▶ EXERCISE DIRECTIONS: One range is to be output from the listing below, exactly as written: the line with "Clock period 9.06" to the line with "synth-simple-area-share_pct = 19.0", both kept.

▶ RECORDS TO PROCESS:
--------
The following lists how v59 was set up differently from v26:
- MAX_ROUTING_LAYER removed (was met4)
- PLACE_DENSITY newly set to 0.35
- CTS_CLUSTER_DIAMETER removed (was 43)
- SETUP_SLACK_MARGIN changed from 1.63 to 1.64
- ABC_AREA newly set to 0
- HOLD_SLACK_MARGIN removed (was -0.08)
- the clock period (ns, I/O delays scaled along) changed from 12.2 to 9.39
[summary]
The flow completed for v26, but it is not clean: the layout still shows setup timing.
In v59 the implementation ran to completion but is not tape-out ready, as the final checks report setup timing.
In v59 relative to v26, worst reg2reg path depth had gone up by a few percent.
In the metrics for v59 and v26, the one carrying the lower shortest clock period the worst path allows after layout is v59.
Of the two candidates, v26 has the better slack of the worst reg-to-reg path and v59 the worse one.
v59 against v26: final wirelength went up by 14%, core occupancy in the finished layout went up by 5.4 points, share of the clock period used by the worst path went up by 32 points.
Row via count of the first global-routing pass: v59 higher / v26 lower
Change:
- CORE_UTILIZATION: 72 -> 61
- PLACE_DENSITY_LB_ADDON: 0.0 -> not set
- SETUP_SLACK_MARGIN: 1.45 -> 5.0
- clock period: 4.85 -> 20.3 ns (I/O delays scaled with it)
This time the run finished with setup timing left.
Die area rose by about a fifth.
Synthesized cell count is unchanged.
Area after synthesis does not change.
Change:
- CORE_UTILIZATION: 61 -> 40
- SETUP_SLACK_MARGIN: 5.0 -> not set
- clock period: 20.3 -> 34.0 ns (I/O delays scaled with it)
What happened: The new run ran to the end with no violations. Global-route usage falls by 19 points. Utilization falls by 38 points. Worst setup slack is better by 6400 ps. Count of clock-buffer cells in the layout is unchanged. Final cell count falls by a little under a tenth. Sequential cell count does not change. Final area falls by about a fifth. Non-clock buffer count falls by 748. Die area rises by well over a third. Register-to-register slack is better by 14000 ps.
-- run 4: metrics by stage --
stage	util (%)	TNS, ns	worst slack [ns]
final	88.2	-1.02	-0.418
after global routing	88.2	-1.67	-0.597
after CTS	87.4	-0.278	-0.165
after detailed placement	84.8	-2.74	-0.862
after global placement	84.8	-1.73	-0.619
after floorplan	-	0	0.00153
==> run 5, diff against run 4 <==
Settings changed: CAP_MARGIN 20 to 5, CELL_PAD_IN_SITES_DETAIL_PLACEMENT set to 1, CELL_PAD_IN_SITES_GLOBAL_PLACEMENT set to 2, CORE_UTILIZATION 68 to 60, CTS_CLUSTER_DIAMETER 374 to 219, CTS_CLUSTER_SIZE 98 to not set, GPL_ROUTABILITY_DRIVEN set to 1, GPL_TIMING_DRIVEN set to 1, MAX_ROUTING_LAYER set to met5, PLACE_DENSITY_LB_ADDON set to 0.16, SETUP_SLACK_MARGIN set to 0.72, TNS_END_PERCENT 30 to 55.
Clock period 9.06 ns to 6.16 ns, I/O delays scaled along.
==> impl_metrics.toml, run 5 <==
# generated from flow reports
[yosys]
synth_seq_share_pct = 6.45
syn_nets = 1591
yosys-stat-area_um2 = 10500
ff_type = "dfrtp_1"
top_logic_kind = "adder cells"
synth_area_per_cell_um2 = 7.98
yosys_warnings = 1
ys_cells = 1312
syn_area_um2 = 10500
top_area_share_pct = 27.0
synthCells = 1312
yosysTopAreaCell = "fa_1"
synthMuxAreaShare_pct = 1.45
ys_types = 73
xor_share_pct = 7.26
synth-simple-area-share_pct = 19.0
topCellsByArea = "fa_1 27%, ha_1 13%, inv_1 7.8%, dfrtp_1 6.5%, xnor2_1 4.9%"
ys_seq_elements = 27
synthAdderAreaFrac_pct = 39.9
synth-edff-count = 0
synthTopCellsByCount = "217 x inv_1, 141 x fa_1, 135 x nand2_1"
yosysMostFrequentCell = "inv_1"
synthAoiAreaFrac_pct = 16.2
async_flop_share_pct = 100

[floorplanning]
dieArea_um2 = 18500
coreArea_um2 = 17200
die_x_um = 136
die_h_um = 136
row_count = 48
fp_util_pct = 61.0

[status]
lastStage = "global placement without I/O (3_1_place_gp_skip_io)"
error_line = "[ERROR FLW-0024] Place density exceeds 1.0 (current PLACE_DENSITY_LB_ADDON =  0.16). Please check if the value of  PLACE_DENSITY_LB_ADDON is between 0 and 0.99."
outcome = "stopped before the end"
// CPU
module CPU (
    input clk, 
    input reset, 
    output [15:0] pc, 
    input [15:0] instr, 
    output [15:0] alu_out, 
    output mem_read, 
    output mem_write, 
    input [15:0] mem_data
);
    reg [15:0] pc_reg;
    reg [15:0] if_id_instr;
    reg [15:0] id_ex_reg_data1, id_ex_reg_data2;
    reg [3:0] id_ex_alu_op;
    reg [15:0] id_ex_instr;
    reg id_ex_mem_read, id_ex_mem_write, id_ex_reg_write;
    reg [3:0] id_ex_write_reg;
    wire [15:0] alu_result;
    wire hazard_detected;
    wire [15:0] rf_reg_data1, rf_reg_data2;
    wire [3:0] alu_op;
    wire reg_write;
    wire [3:0] write_reg;
    wire [15:0] write_data;
    reg [15:0] ex_mem_alu_result;
    reg ex_mem_mem_read, ex_mem_mem_write, ex_mem_reg_write;
    reg [3:0] ex_mem_write_reg;
    always @(posedge clk or posedge reset) begin
        if (reset) begin
            pc_reg <= 0;
            if_id_instr <= 16'b0;
        end else if (!hazard_detected) begin
            pc_reg <= pc_reg + 1;
            if_id_instr <= instr;
        end
    end
    Control_Unit cu (
  ...
Size in the first run: roughly 350 flip-flops, ~68 I/O pins, roughly 18,000 um2 of cells after synthesis.
==> flow/config.mk <==
export PLATFORM = sky130hd
export DESIGN_NAME = CPU
export DESIGN_NICKNAME = CPU
export VERILOG_FILES = /design/flow/design.v
export SDC_FILE = /design/flow/constraint.sdc
export NUM_CORES = 4
export LEC_CHECK = 0
export ABC_AREA = 0
export CAP_MARGIN = 0
export CELL_PAD_IN_SITES_DETAIL_PLACEMENT = 1
export CELL_PAD_IN_SITES_GLOBAL_PLACEMENT = 1
export CORE_MARGIN = 9
export CORE_UTILIZATION = 40
export CTS_CLUSTER_SIZE = 85
export HOLD_SLACK_MARGIN = 0.09
export MAX_ROUTING_LAYER = met4
export MIN_ROUTING_LAYER = met2
export PLACE_DENSITY = 0.36
export SLEW_MARGIN = 15
export TNS_END_PERCENT = 60
==> flow/constraint.sdc <==
create_clock -name core_clock -period 2.12 [get_ports {clk}]
set_input_delay 0.4240 -clock core_clock [delete_from_list [all_inputs] [get_ports {clk}]]
set_output_delay 0.4240 -clock core_clock [all_outputs]
set_load 0.01 [all_outputs]
run.sh (not shown) runs the stock make flow with config.mk's settings and CLKGATE_MAP_FILE=.
The starting point aborted during 5_1_grt with GRT-0232.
--------
▶ TASK SOLUTION:
Clock period 9.06 ns to 6.16 ns, I/O delays scaled along.
==> impl_metrics.toml, run 5 <==
# generated from flow reports
[yosys]
synth_seq_share_pct = 6.45
syn_nets = 1591
yosys-stat-area_um2 = 10500
ff_type = "dfrtp_1"
top_logic_kind = "adder cells"
synth_area_per_cell_um2 = 7.98
yosys_warnings = 1
ys_cells = 1312
syn_area_um2 = 10500
top_area_share_pct = 27.0
synthCells = 1312
yosysTopAreaCell = "fa_1"
synthMuxAreaShare_pct = 1.45
ys_types = 73
xor_share_pct = 7.26
synth-simple-area-share_pct = 19.0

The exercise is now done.